> [GOAL OF THE EXERCISE]:
Your job with the data below is to output exactly the lines from the one holding "fin_cells = 780" down to the one holding "netlist_area_um2 = 3740", both included, and no others.

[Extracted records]
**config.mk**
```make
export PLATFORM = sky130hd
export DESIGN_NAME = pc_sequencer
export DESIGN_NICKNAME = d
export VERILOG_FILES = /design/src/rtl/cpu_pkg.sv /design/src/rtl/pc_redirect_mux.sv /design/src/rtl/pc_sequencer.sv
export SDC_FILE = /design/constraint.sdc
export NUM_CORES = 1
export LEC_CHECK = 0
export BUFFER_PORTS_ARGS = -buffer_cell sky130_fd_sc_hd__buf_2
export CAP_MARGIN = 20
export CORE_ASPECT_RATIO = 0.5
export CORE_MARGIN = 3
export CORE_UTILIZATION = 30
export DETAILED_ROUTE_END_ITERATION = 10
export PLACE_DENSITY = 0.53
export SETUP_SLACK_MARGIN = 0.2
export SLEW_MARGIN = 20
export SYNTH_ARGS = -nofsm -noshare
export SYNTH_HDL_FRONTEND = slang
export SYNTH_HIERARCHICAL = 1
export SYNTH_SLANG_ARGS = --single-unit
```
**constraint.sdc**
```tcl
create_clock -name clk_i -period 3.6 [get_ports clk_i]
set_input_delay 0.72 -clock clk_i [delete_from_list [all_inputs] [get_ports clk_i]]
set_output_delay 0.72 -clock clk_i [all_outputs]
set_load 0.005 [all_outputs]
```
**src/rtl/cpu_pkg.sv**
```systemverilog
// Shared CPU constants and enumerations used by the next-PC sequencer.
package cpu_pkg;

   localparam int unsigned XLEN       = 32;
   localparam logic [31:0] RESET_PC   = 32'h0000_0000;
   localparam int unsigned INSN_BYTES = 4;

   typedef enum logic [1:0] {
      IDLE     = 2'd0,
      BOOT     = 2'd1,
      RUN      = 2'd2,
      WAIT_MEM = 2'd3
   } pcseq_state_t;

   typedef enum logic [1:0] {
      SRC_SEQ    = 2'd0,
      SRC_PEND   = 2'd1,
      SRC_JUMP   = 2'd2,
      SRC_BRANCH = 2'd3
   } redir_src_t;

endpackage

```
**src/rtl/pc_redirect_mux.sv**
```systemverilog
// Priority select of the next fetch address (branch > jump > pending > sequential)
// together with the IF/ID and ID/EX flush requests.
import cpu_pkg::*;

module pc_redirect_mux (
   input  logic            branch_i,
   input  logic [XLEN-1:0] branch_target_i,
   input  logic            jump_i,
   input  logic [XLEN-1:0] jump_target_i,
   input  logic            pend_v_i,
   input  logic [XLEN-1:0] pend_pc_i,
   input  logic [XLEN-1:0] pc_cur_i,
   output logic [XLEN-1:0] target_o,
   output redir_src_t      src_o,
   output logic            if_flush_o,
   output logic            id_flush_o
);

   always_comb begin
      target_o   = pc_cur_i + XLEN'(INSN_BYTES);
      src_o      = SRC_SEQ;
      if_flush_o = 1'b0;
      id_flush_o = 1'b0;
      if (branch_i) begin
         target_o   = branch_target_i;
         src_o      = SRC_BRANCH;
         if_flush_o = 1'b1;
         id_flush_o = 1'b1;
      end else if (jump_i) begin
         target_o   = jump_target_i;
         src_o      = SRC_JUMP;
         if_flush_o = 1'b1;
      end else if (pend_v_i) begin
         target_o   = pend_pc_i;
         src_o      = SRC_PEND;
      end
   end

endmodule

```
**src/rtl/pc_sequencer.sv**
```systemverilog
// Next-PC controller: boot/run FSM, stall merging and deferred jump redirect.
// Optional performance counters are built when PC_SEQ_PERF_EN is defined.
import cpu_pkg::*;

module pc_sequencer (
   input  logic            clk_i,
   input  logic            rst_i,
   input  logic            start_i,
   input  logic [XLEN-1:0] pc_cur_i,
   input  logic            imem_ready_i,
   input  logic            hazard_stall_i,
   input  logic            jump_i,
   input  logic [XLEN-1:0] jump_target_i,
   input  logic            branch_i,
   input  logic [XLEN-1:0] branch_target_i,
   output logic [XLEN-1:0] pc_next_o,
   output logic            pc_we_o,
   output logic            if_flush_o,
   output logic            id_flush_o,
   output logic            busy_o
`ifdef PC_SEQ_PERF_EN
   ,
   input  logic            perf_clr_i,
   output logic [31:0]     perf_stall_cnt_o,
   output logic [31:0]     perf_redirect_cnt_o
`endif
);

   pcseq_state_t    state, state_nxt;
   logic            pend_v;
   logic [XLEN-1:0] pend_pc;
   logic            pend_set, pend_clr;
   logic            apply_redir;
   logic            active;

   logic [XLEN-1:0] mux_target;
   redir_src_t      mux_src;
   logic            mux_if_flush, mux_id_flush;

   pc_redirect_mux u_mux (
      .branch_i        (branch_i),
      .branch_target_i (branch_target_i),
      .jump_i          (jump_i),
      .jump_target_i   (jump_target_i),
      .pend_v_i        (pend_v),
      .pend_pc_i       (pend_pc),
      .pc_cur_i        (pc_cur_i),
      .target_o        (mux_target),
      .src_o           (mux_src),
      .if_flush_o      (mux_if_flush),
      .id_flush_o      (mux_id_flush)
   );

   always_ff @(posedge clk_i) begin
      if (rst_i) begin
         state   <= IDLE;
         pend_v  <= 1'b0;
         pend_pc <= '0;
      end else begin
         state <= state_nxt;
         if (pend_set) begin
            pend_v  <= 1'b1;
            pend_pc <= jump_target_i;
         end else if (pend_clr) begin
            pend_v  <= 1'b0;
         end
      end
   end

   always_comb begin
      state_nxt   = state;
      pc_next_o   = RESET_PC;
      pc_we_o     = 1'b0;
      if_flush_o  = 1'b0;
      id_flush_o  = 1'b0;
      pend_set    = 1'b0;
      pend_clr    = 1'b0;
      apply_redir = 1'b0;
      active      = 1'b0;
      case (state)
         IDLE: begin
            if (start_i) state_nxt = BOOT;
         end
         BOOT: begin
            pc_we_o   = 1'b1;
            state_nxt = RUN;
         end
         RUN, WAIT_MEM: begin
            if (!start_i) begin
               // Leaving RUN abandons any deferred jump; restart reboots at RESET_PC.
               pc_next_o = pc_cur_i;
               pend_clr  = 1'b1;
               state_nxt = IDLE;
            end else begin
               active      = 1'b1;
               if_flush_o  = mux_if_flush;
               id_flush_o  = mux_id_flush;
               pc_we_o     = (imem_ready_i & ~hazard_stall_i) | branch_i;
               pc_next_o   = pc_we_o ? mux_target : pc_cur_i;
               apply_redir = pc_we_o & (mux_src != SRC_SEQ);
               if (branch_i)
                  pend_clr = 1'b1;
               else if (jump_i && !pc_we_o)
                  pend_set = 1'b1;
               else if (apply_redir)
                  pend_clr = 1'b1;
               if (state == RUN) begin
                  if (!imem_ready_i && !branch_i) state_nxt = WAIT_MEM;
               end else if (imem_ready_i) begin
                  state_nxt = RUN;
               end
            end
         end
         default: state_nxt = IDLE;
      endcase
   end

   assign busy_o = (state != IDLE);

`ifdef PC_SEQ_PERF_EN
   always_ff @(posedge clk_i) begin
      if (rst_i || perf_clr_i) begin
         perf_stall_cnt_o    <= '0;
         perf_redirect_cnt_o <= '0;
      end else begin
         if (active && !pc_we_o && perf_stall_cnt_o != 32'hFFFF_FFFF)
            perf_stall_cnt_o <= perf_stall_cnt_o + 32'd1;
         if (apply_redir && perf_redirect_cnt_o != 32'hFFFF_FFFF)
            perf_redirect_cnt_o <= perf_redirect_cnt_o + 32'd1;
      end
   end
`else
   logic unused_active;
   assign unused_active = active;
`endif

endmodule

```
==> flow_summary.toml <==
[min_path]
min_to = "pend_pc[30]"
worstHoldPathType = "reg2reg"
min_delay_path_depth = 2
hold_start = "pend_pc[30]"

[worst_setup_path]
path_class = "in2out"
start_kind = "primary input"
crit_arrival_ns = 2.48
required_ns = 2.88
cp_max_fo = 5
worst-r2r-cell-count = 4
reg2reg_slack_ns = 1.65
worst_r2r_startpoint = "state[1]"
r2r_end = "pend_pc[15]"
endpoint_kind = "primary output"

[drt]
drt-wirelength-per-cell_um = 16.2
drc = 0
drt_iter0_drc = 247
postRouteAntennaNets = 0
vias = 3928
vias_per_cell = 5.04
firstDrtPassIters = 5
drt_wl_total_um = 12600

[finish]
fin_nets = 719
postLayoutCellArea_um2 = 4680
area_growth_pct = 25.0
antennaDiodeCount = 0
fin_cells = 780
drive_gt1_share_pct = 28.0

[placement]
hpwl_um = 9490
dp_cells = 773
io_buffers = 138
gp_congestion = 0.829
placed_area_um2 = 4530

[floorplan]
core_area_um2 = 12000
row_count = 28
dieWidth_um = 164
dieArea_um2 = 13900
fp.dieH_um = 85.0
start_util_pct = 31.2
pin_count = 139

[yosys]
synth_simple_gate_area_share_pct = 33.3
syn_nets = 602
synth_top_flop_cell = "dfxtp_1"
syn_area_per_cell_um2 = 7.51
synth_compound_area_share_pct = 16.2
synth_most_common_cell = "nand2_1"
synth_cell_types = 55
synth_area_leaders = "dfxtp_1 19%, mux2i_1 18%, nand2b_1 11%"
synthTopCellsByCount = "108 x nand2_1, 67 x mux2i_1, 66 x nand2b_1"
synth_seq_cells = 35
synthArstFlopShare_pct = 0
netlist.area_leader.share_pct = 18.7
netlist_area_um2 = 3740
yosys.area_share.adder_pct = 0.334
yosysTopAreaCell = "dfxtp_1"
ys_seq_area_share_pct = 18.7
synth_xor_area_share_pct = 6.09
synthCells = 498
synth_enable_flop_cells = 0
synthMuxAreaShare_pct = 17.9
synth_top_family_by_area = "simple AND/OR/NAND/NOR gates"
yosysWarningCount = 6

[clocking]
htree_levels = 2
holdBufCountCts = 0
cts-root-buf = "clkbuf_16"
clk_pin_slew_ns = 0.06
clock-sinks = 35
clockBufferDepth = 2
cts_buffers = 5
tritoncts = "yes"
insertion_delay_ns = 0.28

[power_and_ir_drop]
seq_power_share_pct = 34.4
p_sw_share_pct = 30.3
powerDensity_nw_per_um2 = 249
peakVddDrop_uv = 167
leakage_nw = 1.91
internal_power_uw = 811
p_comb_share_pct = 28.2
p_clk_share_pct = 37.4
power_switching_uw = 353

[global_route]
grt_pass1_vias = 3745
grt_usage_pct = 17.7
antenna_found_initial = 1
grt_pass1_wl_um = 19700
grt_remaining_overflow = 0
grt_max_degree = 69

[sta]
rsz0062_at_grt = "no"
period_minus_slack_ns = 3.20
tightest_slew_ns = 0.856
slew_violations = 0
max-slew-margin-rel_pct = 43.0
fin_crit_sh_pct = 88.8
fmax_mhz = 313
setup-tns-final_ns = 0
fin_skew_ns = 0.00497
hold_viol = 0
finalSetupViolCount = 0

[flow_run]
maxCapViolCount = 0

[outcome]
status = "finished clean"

> [OUTPUT FOR THIS TASK]:
fin_cells = 780
drive_gt1_share_pct = 28.0

[placement]
hpwl_um = 9490
dp_cells = 773
io_buffers = 138
gp_congestion = 0.829
placed_area_um2 = 4530

[floorplan]
core_area_um2 = 12000
row_count = 28
dieWidth_um = 164
dieArea_um2 = 13900
fp.dieH_um = 85.0
start_util_pct = 31.2
pin_count = 139

[yosys]
synth_simple_gate_area_share_pct = 33.3
syn_nets = 602
synth_top_flop_cell = "dfxtp_1"
syn_area_per_cell_um2 = 7.51
synth_compound_area_share_pct = 16.2
synth_most_common_cell = "nand2_1"
synth_cell_types = 55
synth_area_leaders = "dfxtp_1 19%, mux2i_1 18%, nand2b_1 11%"
synthTopCellsByCount = "108 x nand2_1, 67 x mux2i_1, 66 x nand2b_1"
synth_seq_cells = 35
synthArstFlopShare_pct = 0
netlist.area_leader.share_pct = 18.7
netlist_area_um2 = 3740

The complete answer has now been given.